Reparó en él Macabeo, y exclamó dando un garrotazo en los morrillos de la calleja:

—Esto sólo me faltaba hoy, ¡caráspitis!... ¡Si lo digo yo! cuando el año está de piojos, no hay que mudar la camisa.

—¡Hola, Macabeo! —gritó al mismo tiempo el caminante, blandiendo el palo sobre la cabeza—. Acá estamos todos y ¡viva Valdecines! ¡Dios!

—¡Mal rayo te parta, animal de bellota! —murmuró Macabeo; y luégo dijo en alta voz—: El demonio me lleve si me acordaba más de tí que de la hora en que me han de enterrar.

—Se estima el aprecio, hombre —respondió el otro, ya junto á Macabeo, con su voz cencerruna.

—Pues mira, Bastián: naide te espera en el pueblo.

—Lo sé; pero yo he venido porque quería venir, ¡Dios! y el que no me vea de buen ojo, que le cierre.

—¿Dónde has pasado la noche?

—En Perojales, tan guapamente. Caía la tarde cuando llegué; amenazaba el trueno, y díjeme «no paso la hoz.» Narices tuve, porque aquello fué de lo poco que se ha visto.

—¡Qué lástima, hombre!

—¿De qué, Macabeo?

—De que te hubiera cogido la tormenta en aquella santimperie.
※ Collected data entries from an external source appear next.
$ cat src/rtl/mem_arbiter.sv
// Round-robin arbiter sharing one 32-bit memory port between N_CORES cores.
// One transaction at a time: IDLE (arbitrate) -> BUSY (wait for memory or
// timeout) -> DONE (one-cycle response to the granted core) -> IDLE.
module mem_arbiter #(
  parameter int N_CORES = 2,
  parameter int ID_W    = (N_CORES > 1) ? $clog2(N_CORES) : 1,
  parameter int TIMEOUT = 64
) (
  input  logic                   clk,
  input  logic                   reset,
  input  logic [N_CORES-1:0]     core_request,
  input  logic [32*N_CORES-1:0]  core_addr,
  input  logic [N_CORES-1:0]     core_rden,
  input  logic [N_CORES-1:0]     core_wren,
  input  logic [32*N_CORES-1:0]  core_write_val,
  output logic [N_CORES-1:0]     core_enable,
  output logic [31:0]            core_read_val,
  output logic [N_CORES-1:0]     core_response,
  output logic [31:0]            mem_addr,
  output logic                   mem_rden,
  output logic                   mem_wren,
  output logic [31:0]            mem_write_val,
  input  logic [31:0]            mem_read_val,
  input  logic                   mem_response,
  output logic                   err_timeout,
  output logic [ID_W-1:0]        err_id
);

  localparam int unsigned NC    = N_CORES;
  localparam int          CNT_W = $clog2(TIMEOUT + 1);
  localparam logic [N_CORES-1:0] ONE = N_CORES'(1);

  typedef enum logic [1:0] {S_IDLE, S_BUSY, S_DONE} state_t;

  state_t            r_state;
  state_t            w_next;
  logic [ID_W-1:0]   r_grant;
  logic [ID_W-1:0]   r_last;
  logic [ID_W-1:0]   r_err_id;
  logic [ID_W-1:0]   w_winner;
  logic [31:0]       r_addr;
  logic [31:0]       r_wdata;
  logic [31:0]       r_rdata;
  logic              r_rden;
  logic              r_wren;
  logic              r_tflag;
  logic [CNT_W-1:0]  r_cnt;
  logic              w_any;
  logic              w_cnt_max;
  logic [N_CORES-1:0] w_onehot;
  logic [31:0]       w_addr_arr  [N_CORES];
  logic [31:0]       w_wdata_arr [N_CORES];

  for (genvar g = 0; g < N_CORES; g++) begin : g_split
    assign w_addr_arr[g]  = core_addr[32*g +: 32];
    assign w_wdata_arr[g] = core_write_val[32*g +: 32];
  end

  assign w_any     = |core_request;
  assign w_cnt_max = (r_cnt == CNT_W'(TIMEOUT - 1));
  assign w_onehot  = ONE << r_grant;

  // Round-robin pick: first requester after the last grant, wrapping around.
  always_comb begin
    int unsigned idx;
    logic        found;
    idx      = 0;
    found    = 1'b0;
    w_winner = r_last;
    for (int unsigned i = 1; i <= NC; i++) begin
      idx = (32'(r_last) + i) % NC;
      if (!found && core_request[ID_W'(idx)]) begin
        w_winner = ID_W'(idx);
        found    = 1'b1;
      end
    end
  end

  // State register.
  always_ff @(posedge clk or negedge reset) begin
    if (!reset) r_state <= S_IDLE;
    else        r_state <= w_next;
  end

  // Next-state logic; a response on the final timeout cycle still counts as a response.
  always_comb begin
    w_next = r_state;
    case (r_state)
      S_IDLE:  if (w_any) w_next = S_BUSY;
      S_BUSY:  if (mem_response || w_cnt_max) w_next = S_DONE;
      S_DONE:  w_next = S_IDLE;
      default: w_next = S_IDLE;
    endcase
  end

  // Transaction datapath: latch winner's request, count BUSY cycles, capture result.
  always_ff @(posedge clk or negedge reset) begin
    if (!reset) begin
      r_grant  <= '0;
      r_last   <= ID_W'(N_CORES - 1);
      r_err_id <= '0;
      r_addr   <= '0;
      r_wdata  <= '0;
      r_rdata  <= '0;
      r_rden   <= 1'b0;
      r_wren   <= 1'b0;
      r_tflag  <= 1'b0;
      r_cnt    <= '0;
    end else begin
      case (r_state)
        S_IDLE: begin
          if (w_any) begin
            r_grant <= w_winner;
            r_addr  <= w_addr_arr[w_winner];
            r_wdata <= w_wdata_arr[w_winner];
            r_wren  <= core_wren[w_winner];
            r_rden  <= core_rden[w_winner] & ~core_wren[w_winner];
            r_cnt   <= '0;
          end
        end
        S_BUSY: begin
          r_cnt <= r_cnt + 1'b1;
          if (mem_response) begin
            r_rdata <= mem_read_val;
          end else if (w_cnt_max) begin
            r_rdata  <= 32'hDEAD_BEEF;
            r_tflag  <= 1'b1;
            r_err_id <= r_grant;
          end
        end
        S_DONE: begin
          r_last  <= r_grant;
          r_tflag <= 1'b0;
        end
        default: ;
      endcase
    end
  end

  // Outputs decoded from state so enables drop as soon as reset asserts.
  always_comb begin
    core_enable   = '0;
    core_response = '0;
    mem_rden      = 1'b0;
    mem_wren      = 1'b0;
    err_timeout   = 1'b0;
    core_read_val = r_rdata;
    mem_addr      = r_addr;
    mem_write_val = r_wdata;
    err_id        = r_err_id;
    case (r_state)
      S_BUSY: begin
        core_enable = w_onehot;
        mem_rden    = r_rden;
        mem_wren    = r_wren;
      end
      S_DONE: begin
        core_enable   = w_onehot;
        core_response = w_onehot;
        err_timeout   = r_tflag;
      end
      default: ;
    endcase
  end

endmodule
—Eso digo yo. Una desgracia sucede en un credo; y luégo... ¡Dios!... esta mañana madrugué, y aquí me tienes.

—¿Á pie has venido?

—Desde el tren, tan guapamente. El ahorro me sirvió para el pienso de anoche, y aún me queda grano... para lo que yo me sé.

—¡Y también yo, caráspitis!... ¿Por qué no pasaste la hoz?
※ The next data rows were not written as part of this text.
### config.mk
export PLATFORM = sky130hd
export DESIGN_NAME = muldiv_unit
export DESIGN_NICKNAME = d
export VERILOG_FILES = /design/src/rtl/muldiv_unit.sv
export SDC_FILE = /design/constraint.sdc
export NUM_CORES = 1
export LEC_CHECK = 0
export CORE_MARGIN = 5
export CORE_UTILIZATION = 42
export CTS_CLUSTER_DIAMETER = 80
export CTS_CLUSTER_SIZE = 10
export DETAILED_ROUTE_END_ITERATION = 10
export MAX_ROUTING_LAYER = met4
export PLACE_DENSITY_LB_ADDON = 0.25
export RECOVER_POWER = 100
export SLEW_MARGIN = 20
export SYNTH_ARGS = -nofsm -noshare
export SYNTH_HDL_FRONTEND = slang
export SYNTH_SLANG_ARGS = --single-unit
### constraint.sdc
create_clock -name clk -period 11.35 [get_ports clk]
set_input_delay 2.27 -clock clk [delete_from_list [all_inputs] [get_ports clk]]
set_output_delay 2.27 -clock clk [all_outputs]
set_load 0.005 [all_outputs]
### src/rtl/muldiv_unit.sv
// Iterative RV32M multiply/divide unit.
// One operation at a time: radix-2 shift-add multiply or restoring divide,
// XLEN iteration cycles each. Divide-by-zero and signed overflow skip the
// iterations and finish one cycle after accept. flush aborts silently.
module muldiv_unit #(
    parameter int XLEN = 32
) (
    input  logic            clk,
    input  logic            rstn,
    input  logic            start,
    input  logic [2:0]      funct3,
    input  logic [XLEN-1:0] op_a,
    input  logic [XLEN-1:0] op_b,
    input  logic            flush,
    output logic            busy,
    output logic            done,
    output logic [XLEN-1:0] result
);

    localparam int CW = $clog2(XLEN);

    typedef enum logic [1:0] {IDLE, MUL, DIV, DONE} state_t;

    state_t          state_reg, state_next;
    logic [CW-1:0]   count_reg, count_next;
    // hi/lo: product halves while multiplying, remainder/quotient while dividing
    logic [XLEN-1:0] hi_reg, hi_next, lo_reg, lo_next;
    // multiplicand magnitude or divisor
    logic [XLEN-1:0] opnd_reg, opnd_next;
    logic [XLEN-1:0] result_reg, result_next;
    logic [1:0]      op_reg, op_next;
    logic            neg_reg, neg_next, rneg_reg, rneg_next;

    // accept-time decode
    logic            accept, is_div, a_signed, b_signed, a_neg, b_neg;
    logic            div_zero, div_ovf, fast;
    logic [XLEN-1:0] mag_a, mag_b, min_neg, fast_res;

    assign min_neg  = {1'b1, {(XLEN-1){1'b0}}};
    assign accept   = (state_reg == IDLE) & start & ~flush;
    assign is_div   = funct3[2];
    assign a_signed = (funct3[1:0] != 2'b11) & ~(is_div & funct3[0]);
    assign b_signed = is_div ? ~funct3[0] : ~funct3[1];
    assign a_neg    = a_signed & op_a[XLEN-1];
    assign b_neg    = b_signed & op_b[XLEN-1];
    assign mag_a    = a_neg ? -op_a : op_a;
    assign mag_b    = b_neg ? -op_b : op_b;
    assign div_zero = (op_b == '0);
    assign div_ovf  = ~funct3[0] & (op_a == min_neg) & (&op_b);
    assign fast     = is_div & (div_zero | div_ovf);
    assign fast_res = div_zero ? (funct3[1] ? op_a : '1)
                               : (funct3[1] ? '0 : min_neg);

    // one iteration step and the sign-corrected final result
    logic [XLEN:0]     add_sum, shifted, diff;
    logic [XLEN-1:0]   iter_hi, iter_lo, fin_res, quo_fin, rem_fin;
    logic [2*XLEN-1:0] prod, prod_fin;

    // datapath: shift-add step, restoring-divide step, final result select
    always_comb begin
        add_sum  = {1'b0, hi_reg} + (lo_reg[0] ? {1'b0, opnd_reg} : '0);
        shifted  = {hi_reg, lo_reg[XLEN-1]};
        diff     = shifted - {1'b0, opnd_reg};
        iter_hi  = hi_reg;
        iter_lo  = lo_reg;
        if (state_reg == MUL) begin
            iter_hi = add_sum[XLEN:1];
            iter_lo = {add_sum[0], lo_reg[XLEN-1:1]};
        end else if (!diff[XLEN]) begin
            iter_hi = diff[XLEN-1:0];
            iter_lo = {lo_reg[XLEN-2:0], 1'b1};
        end else begin
            iter_hi = shifted[XLEN-1:0];
            iter_lo = {lo_reg[XLEN-2:0], 1'b0};
        end
        prod     = {iter_hi, iter_lo};
        prod_fin = neg_reg ? -prod : prod;
        quo_fin  = neg_reg ? -iter_lo : iter_lo;
        rem_fin  = rneg_reg ? -iter_hi : iter_hi;
        if (state_reg == MUL)
            fin_res = (op_reg == 2'b00) ? prod_fin[XLEN-1:0] : prod_fin[2*XLEN-1:XLEN];
        else
            fin_res = op_reg[1] ? rem_fin : quo_fin;
    end

    // next-state and register-update logic; flush overrides everything
    always_comb begin
        state_next  = state_reg;
        count_next  = count_reg;
        hi_next     = hi_reg;
        lo_next     = lo_reg;
        opnd_next   = opnd_reg;
        result_next = result_reg;
        op_next     = op_reg;
        neg_next    = neg_reg;
        rneg_next   = rneg_reg;
        case (state_reg)
            IDLE: begin
                if (accept) begin
                    op_next    = funct3[1:0];
                    count_next = '0;
                    neg_next   = a_neg ^ b_neg;
                    rneg_next  = a_neg;
                    hi_next    = '0;
                    if (fast) begin
                        result_next = fast_res;
                        state_next  = DONE;
                    end else if (is_div) begin
                        lo_next    = mag_a;
                        opnd_next  = mag_b;
                        state_next = DIV;
                    end else begin
                        lo_next    = mag_b;
                        opnd_next  = mag_a;
                        state_next = MUL;
                    end
                end
            end
            MUL, DIV: begin
                hi_next    = iter_hi;
                lo_next    = iter_lo;
                count_next = count_reg + 1'b1;
                if (count_reg == CW'(XLEN-1)) begin
                    result_next = fin_res;
                    state_next  = DONE;
                end
            end
            default: state_next = IDLE;
        endcase
        if (flush) begin
            state_next  = IDLE;
            count_next  = '0;
            result_next = result_reg;
        end
    end

    // state and datapath registers
    always_ff @(posedge clk or negedge rstn) begin
        if (!rstn) begin
            state_reg  <= IDLE;
            count_reg  <= '0;
            hi_reg     <= '0;
            lo_reg     <= '0;
            opnd_reg   <= '0;
            result_reg <= '0;
            op_reg     <= '0;
            neg_reg    <= 1'b0;
            rneg_reg   <= 1'b0;
        end else begin
            state_reg  <= state_next;
            count_reg  <= count_next;
            hi_reg     <= hi_next;
            lo_reg     <= lo_next;
            opnd_reg   <= opnd_next;
            result_reg <= result_next;
            op_reg     <= op_next;
            neg_reg    <= neg_next;
            rneg_reg   <= rneg_next;
        end
    end

    assign busy   = (state_reg == MUL) || (state_reg == DIV);
    assign done   = (state_reg == DONE);
    assign result = result_reg;

endmodule

==> results of run 1 <==
-- power breakdown --
| group | switching (uW) | internal, uW |
|---|---|---|
| combinational | 3540 | 1760 |
| sequential | 249 | 717 |
| clock | 267 | 334 |
-- layer usage --
| layer | up-vias | global-route usage, % | wire (um) |
|---|---|---|---|
| li1 | 8448 | - | - |
| met1 | 8903 | 46.0 | 32400 |
| met2 | 1018 | 47.2 | 31300 |
| met3 | 195 | 6.79 | 6750 |
| met4 | 0 | 15.3 | 3740 |
| met5 | - | - | 0 |
-- metrics by stage --
| step | hold WS [ns] | setup slack [ns] | cell area (um^2) | cells |
|---|---|---|---|---|
| 2_1_floorplan | 0.464 | 5.95 | 16600 | 2293 |
| 4_1_cts | 0.503 | 4.57 | 18600 | 2840 |
| 5_1_grt | 0.514 | 2.68 | 18500 | 2847 |
| 3_3_place_gp | 0.474 | 4.48 | 18000 | 2808 |
| 3_5_place_dp | 0.488 | 4.41 | 18000 | 2808 |
| 6_report | 0.497 | 3.22 | 18500 | 2848 |
-- layout make-up --
cell class / count / area (um^2) / area share (%)
diodes: 8 / 20.0 / 0.108
repair buffers: 129 / 1200 / 6.48
flip-flops and latches: 139 / 3480 / 18.8
inverters: 74 / 278 / 1.50
well taps: 525 / 657 / 3.54
clock buffers: 18 / 439 / 2.37
multi-input cells: 1941 / 12300 / 66.4
clock inverters: 14 / 158 / 0.850
-- logic make-up after synthesis --
logic type | share of synthesized area, %
AO/OA/AOI/OAI | 31.3
flip-flops | 20.9
XOR/XNOR | 8.27
buffers and inverters | 5.25
multiplexers | 4.42
AND/OR/NAND/NOR | 24.1
adder cells (fa/ha/maj) | 5.81
-- cell usage in the layout (no fill, tap or decap), types with 13 or more instances in the layout --
cell type / count
a211oi_1: 32
a21o_1: 31
a21oi_1: 218
a22o_1: 16
a31oi_1: 30
and2_1: 49
and3_1: 21
buf_4: 21
clkbuf_16: 17
clkdlybuf4s50_1: 66
dfrtp_1: 138
dlygate4sd3_1: 36
ha_1: 73
inv_1: 73
mux2_2: 20
mux2i_1: 51
nand2_1: 230
nand2b_1: 22
nand3_1: 42
nand4_1: 29
nor2_1: 247
nor2b_1: 19
nor3_1: 55
nor4_1: 21
o211a_1: 13
o211ai_1: 32
o21a_1: 13
o21ai_0: 215
o21ai_1: 14
o31ai_1: 40
or3_1: 27
xnor2_1: 83
xor2_1: 74
-- worst register-to-register path, cell delays in order, from the launching register on --
cell	delay, ns
dfrtp_1	0.41
inv_1	0.09
ha_1	0.17
inv_1	0.05
fa_1	0.42
a211oi_1	0.29
o211a_1	0.27
nand4bb_1	0.19
a211oi_4	0.16
o21ai_4	0.64
nand2_4	0.36
mux2_2	0.37
a21oi_1	0.48
ha_1	0.36
nand2_1	0.07
a211o_1	0.34
nor4_1	0.75
nand3_2	0.30
o31ai_1	0.33
xnor2_1	0.11
a221oi_1	0.42
o221ai_1	0.15
-- how the worst min path moves through the flow --
| stage | to |
|---|---|
| 3_5_place_dp | opnd_reg[28] |
| 3_3_place_gp | result[5] |
| 5_1_grt | result[7] |
| 4_1_cts | opnd_reg[28] |
| 2_1_floorplan | opnd_reg[10] |
| 6_report | result[5] |
==> run_results.csv, run 1 <==
group,metric,value,unit
grt,antenna_found_initial,8,
timing,period_needed,8.13,ns
yosys,synth_edf_count,0,
route,vias,18600,
floorplan,die_area,43700,um^2
floorplan,initial_core_util,42.2,%
yosys,async_flop_share,100,%
critical_path,timing.critical_path.from,"funct3[2]",
timing,rsz0062_at_grt,"false",
yosys,synthCells,2293,
cts,post_cts_resized,0,
power_and_ir_drop,p_leak,0.00741,uW
cts,post_cts.repair.setup_buffers,0,
cts,clk_pin_slew,0.07,ns
power_and_ir_drop,power,6870,uW
cts,htree_levels,4,
route,drc,0,
timing,post-route-period-util,71.7,%
hold_path,hold_depth,2,
hold_path,min_from,"result[5]",
yosys,synth_top_area_cell,"dfrtp_1",
route,routed_via_density,6.52,
cells_and_area,post-route-util,47.0,%
critical_path,start_kind,"input port",
critical_path,r2r_end,"result[28]",
critical_path,r2r_cells,21,
critical_path,slowest_delay,2.78,ns
floorplan,io_pins,105,
cts,insertion_delay,0.46,ns
yosys,synth_common_cells,"247 x nor2_1, 230 x nand2_1, 218 x a21oi_1",
route,avgRoutedWirePerCell,26.0,um
timing,fmax,123,MHz
floorplan,dieHeight,209,um
grt,grt_max_degree,108,
yosys,synth_fp_nets,2440,
timing,setup_viol,0,
cts,clock-sinks,139,
critical_path,arrival,8.43,ns
critical_path,cp_cell_sequence,"clkbuf_1 -> clkbuf_1 -> o21ai_0 -> and2_0 -> o31ai_1 -> xor2_1 -> nor2_1 -> a21oi_1 -> o21ai_0",
critical_path,cp-endpoint,"opnd_reg[20]",
route,finalWirelength,74.2,mm
power_and_ir_drop,ir_drop,0.000199,V
floorplan,die_w,209,um
cells_and_area,drive_gt1_share,5.27,%
grt,grt_pass1_vias,17000,
yosys,synth_ff_type,"dfrtp_1",
place,globalplace.congestion,1.01,
critical_path,endpoint_kind,"flip-flop",
critical_path,cp_slowest_cell,"clkbuf_1",
yosys,synth_cell_types,97,
critical_path,crit_family,"buffers and inverters",
yosys,yosysSeqAreaShare,20.9,%
run_status,failed_checks,"capacitance limit, slew limit",
critical_path,crit_fanout,107,
yosys,synth.avg_cell_area,7.25,um^2
critical_path,r2r-start,"lo_reg[31]",
critical_path,worstPathRequired,11.65,ns
route,ant_nets,0,
timing,slew_headroom,-187,%
cts,cts.hold.buffers_added,0,
place,hpwl,57.8,mm
place,io_buffers,104,
cells_and_area,num-fill-cells,4061,
critical_path,critPathKind,"in2reg",
run_status,status,"complete, but fails checks",
cts,cts_buffer_depth,2,
cells_and_area,area_delta_synth_final,11.4,%
cts,cts_tree,"yes",
yosys,ys_warn_count,0,
timing,finalClockSkew,0.0142,ns
run,cap_violations,6,
floorplan,core,39500,um^2
route,drt_iter0_markers,2560,
route,drtPass1Iterations,7,
hold_path,hold_path_class,"reg2reg",
timing,tightestPinTransition,4.31,ns
yosys,synth_top_area_share,20.9,%
timing,fin_setup_tns,0,ns
cts,cts_root_buf,"clkbuf_16",
grt,grt_overflow,0,
yosys,synth_area_leaders,"dfrtp_1 21%, a21oi_1 6.6%, o21ai_0 6.4%",
cts,cts_inserted_buffers,17,
timing,slew_violations,348,
critical_path,r2r_slack,4.43,ns
yosys,netlist_area,16600,um^2
floorplan,num_rows,73,
yosys,synth_seq_cells,139,
grt,globalRouteTotalUtil,33.4,%
cells_and_area,fin_nets,2449,
timing,hold_viol,0,
power_and_ir_drop,powerDensity,371,nW/um^2
grt,grt_pass1_wl,109,mm
yosys,yosysMostFrequentCell,"nor2_1",
critical_path,cp_num_cells,9,
critical_path,worst-path-buf-inv,2,
No activity file was read; power rests on OpenSTA's default activity.
==> run 2, diff against run 1 <==
- clock period: 11.35 -> 8.4 ns (I/O delays scaled with it)
==> run 2 against run 1 <==
The flow still finishes with violations (capacitance limit, slew limit). Sequential power grew 31%. Clock skew shrank 0.00056 ns. Total power grew 34%. Sequential share of layout area is essentially flat. Hold slack lost 0.017 ns. Via count shrank 0.13%. Clock power grew 37%. Non-clock buffer count grew 4. Count of clock-buffer cells in the layout is the same. Cell count grew 0.14%. First-iteration DRC count grew 7.0%. Largest cell class unchanged. Highest routed layer unchanged.
==> run_results.csv, run 2 (synthesized netlist as in run 1, its figures left out) <==
group,metric,value,unit
place,dpl_cell_area,18000,um^2
power_and_ir_drop,powerDensity,498,nW/um^2
power_and_ir_drop,p_leak,0.00740,uW
critical_path,arrival,8.02,ns
cells_and_area,drive_gt1_share,5.09,%
timing,setup_viol,0,
critical_path,r2r_cells,14,
cts,clock-sinks,139,
cts,cts_root_buf,"clkbuf_16",
floorplan,die_w,209,um
run_status,status,"complete, but fails checks",
floorplan,dieHeight,209,um
place,hpwl,56.7,mm
timing,hold_viol,0,
floorplan,core,39500,um^2
hold_path,hold_depth,2,
route,drtPass1Iterations,8,
run,cap_violations,7,
timing,post-route-period-util,91.6,%
cts,cts.hold.buffers_added,0,
critical_path,r2r_end,"result[29]",
cells_and_area,final_common_cell,"nor2_1",
place,globalplace.congestion,1.09,
route,ant_nets,0,
timing,tightestPinTransition,4.53,ns
power_and_ir_drop,power,9230,uW
grt,grt_pass1_wl,108,mm
floorplan,num_rows,73,
timing,slew_headroom,-202,%
run_status,failed_checks,"capacitance limit, slew limit",
grt,grt_overflow,0,
cts,clk_pin_slew,0.07,ns
timing,period_needed,7.69,ns
route,drt_iter0_markers,2738,
cells_and_area,area_delta_synth_final,11.5,%
critical_path,crit_fanout,35,
hold_path,holdPathEnd,"result[2]",
critical_path,r2r-start,"hi_reg[16]",
timing,slew_violations,334,
place,pre_cts_ws,1.59,ns
cts,cts_tree,"yes",
route,drc,0,
critical_path,endpoint_kind,"flip-flop",
critical_path,start_kind,"flip-flop",
cts,htree_levels,4,
route,vias,18500,
cts,insertion_delay,0.47,ns
hold_path,min_from,"result[2]",
grt,globalRouteTotalUtil,32.9,%
floorplan,io_pins,105,
timing,rsz0062_at_grt,"false",
critical_path,r2r_slack,0.71,ns
floorplan,die_area,43700,um^2
grt,grt_max_degree,103,
timing,finalClockSkew,0.0136,ns
cells_and_area,fin_nets,2453,
cells_and_area,instances_no_fill,2852,
timing,fmax,130,MHz
route,avgRoutedWirePerCell,25.6,um
route,routed_via_density,6.50,
timing,fin_setup_tns,0,ns
floorplan,initial_core_util,42.2,%
cells_and_area,stdcell_area,18500,um^2
route,finalWirelength,72.9,mm
grt,antenna_found_initial,8,
cells_and_area,final_cell_mix,"247 x nor2_1, 230 x nand2_1, 219 x o21ai_0",
place,dp_cells,2812,
place,io_buffers,104,
power_and_ir_drop,ir_drop,0.000265,V
timing,postLayoutSetupSlackWorst,0.709,ns
critical_path,critPathKind,"reg2reg",
hold_path,hold_path_class,"reg2reg",
critical_path,worstPathRequired,8.73,ns
cts,cts_buffer_depth,2,
cts,post_cts_resized,0,
cts,cts_inserted_buffers,17,
grt,grt_pass1_vias,16700,
cts,post_cts.repair.setup_buffers,0,
-- run 2: layout make-up --
cell class / instances / area [um^2]
Timing Repair Buffer: 133 / 1220
Clock buffer: 18 / 439
Tap cell: 525 / 657
Inverter: 74 / 278
Sequential cell: 139 / 3480
Clock inverter: 14 / 170
Multi-Input combinational cell: 1941 / 12300
Fill cell: 4046 / 20900
Antenna cell: 8 / 20.0
-- run 2: per-stage QoR --
stage / hold WS, ns / utilization [%]
final: 0.481 / 47.0
after global routing: 0.502 / 47.0
after CTS: 0.489 / 47.1
after detailed placement: 0.475 / 45.6
after global placement: 0.467 / 45.6
after floorplan: 0.464 / -
-- run 2: critical path: stages, from the launching register on --
cell and delay [ns]:
dfrtp_1 0.44, ha_1 0.48, nand4_1 0.28, nor2_1 0.30, nand4bb_1 0.23, a211oi_4 0.66
o21a_1 1.17, nor3_1 0.27, a211oi_1 1.30, a32o_1 0.53, nand3_1 0.24, o41ai_1 0.87
mux2i_1 0.26, nor2_1 0.06, o41ai_1 0.45
-- run 2: power breakdown --
| part | switching [uW] | internal (uW) |
|---|---|---|
| sequential | 303 | 970 |
| clock | 346 | 475 |
| combinational | 4760 | 2380 |
| total | 5410 | 3820 |
-- run 2: metal layers --
metal	vias to the layer above	share of wire (%)	track usage [%]	wire, um
li1	8459	-	-	-
met1	8862	42	43.8	30700
met2	1066	44	48.4	32000
met3	152	9.3	6.82	6820
met4	0	4.6	14.4	3380
met5	-	0	-	0
-- run 2: worst max-delay path by stage --
stage | cells past startpoint | endpoint | start
finish | 14 | result[29] | hi_reg[16]
global route | 19 | result[14] | hi_reg[16]
detailed placement | 18 | result[14] | hi_reg[16]
global placement | 18 | result[14] | hi_reg[16]
CTS | 18 | result[14] | hi_reg[16]
floorplan | 25 | result[14] | lo_reg[31]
—¡Otra te pego!... ¿No te lo he dicho?... Porque olí la quema.

—¡Por vida de la nariz!... Pues mira, Bastián: tu tío no te espera.

—De voto de mi tío, no saldría yo de Santander hasta que pudiera entrar en Valdecines hecho un caballero. ¡Mira tú si es fantesía de hombre!... Conque, ya hablaremos, que me voy á verle.

—¿Á quién?

—Á mi tío.

—No está en su casa.

—¿Pues en dónde está?

—Aquí.

—Entonces, subiré...

—No se le puede ver ahora.

—¿Por qué?

—Porque... Pero, alma de cántaro, ¿tú no sabes lo que pasa?

—Ni pizca, Macabeo.

—¿No has oído las campanas?

—Sí que las he oído; pero, la verdá, no se me ha ocurrido preguntar por quién era el toque. ¿Quién se murió, Macabeo?

—Doña Marta.

—¡Dios! ¿Cuándo?

—Anoche.

—¡Dios! ¿Y de qué, hombre?

—¿Y á tí qué te importa?

—Es de razón, Macabeo: maldito lo qué.

—¡Conque figúrate la falta que haces acá, Bastián!

—Más de lo que tú piensas, Macabeo.

—La de los perros en misa... Vuélvete, Bastián, por donde has venido... ¡cuando yo te lo aconsejo!...

—Hombre, y á tí ¿qué te va ni qué te viene con que yo me vaya ó me quede? ¡Pues me he dado flojo trote desde ayer para que, sin más ni más, tome el consejo tuyo!... ¡Dios! ¡Vaya con el consejero de chanfaina!

—Miro por tí, Bastián... Y por último —añadió Macabeo en un cambio súbito de humor—, ¡que te quedes ó te marches, ó te parta un rayo por el medio, no se me importa una alubia!

Esto dijo, y se encaminó á la portalada, aunque no llegó á abrirla. En cuanto á Bastián, se encogió de hombros por toda despedida de Macabeo, y echó calle abajo. Pasó luégo por otras, también formadas por tapias de huertos y solares, cuáles revestidas de hiedra, cuáles exhalando la fragancia delicadísima de la ya florida madreselva; atravesó dos corraladas abiertas; ladráronle otros tantos perros, y entró, por último, en una casa que no era la de su tío.

Macabeo, que le había seguido con la vista desde lejos, exclamó entonces, hiriendo otra vez el suelo con su garrote:

—¡Caráspitis!... ¿No lo dije? ¡Anda, perro... gandul!... Pero no tienes tú la culpa, sino la... ¡Si no fuera por respeto á lo que está pasando aquí, y á lo mucho que me duele!... ¡Caráspitis, recaráspitis!

Y así entró en el corral, apaleando las piedras, y cerró los portones con estrépito.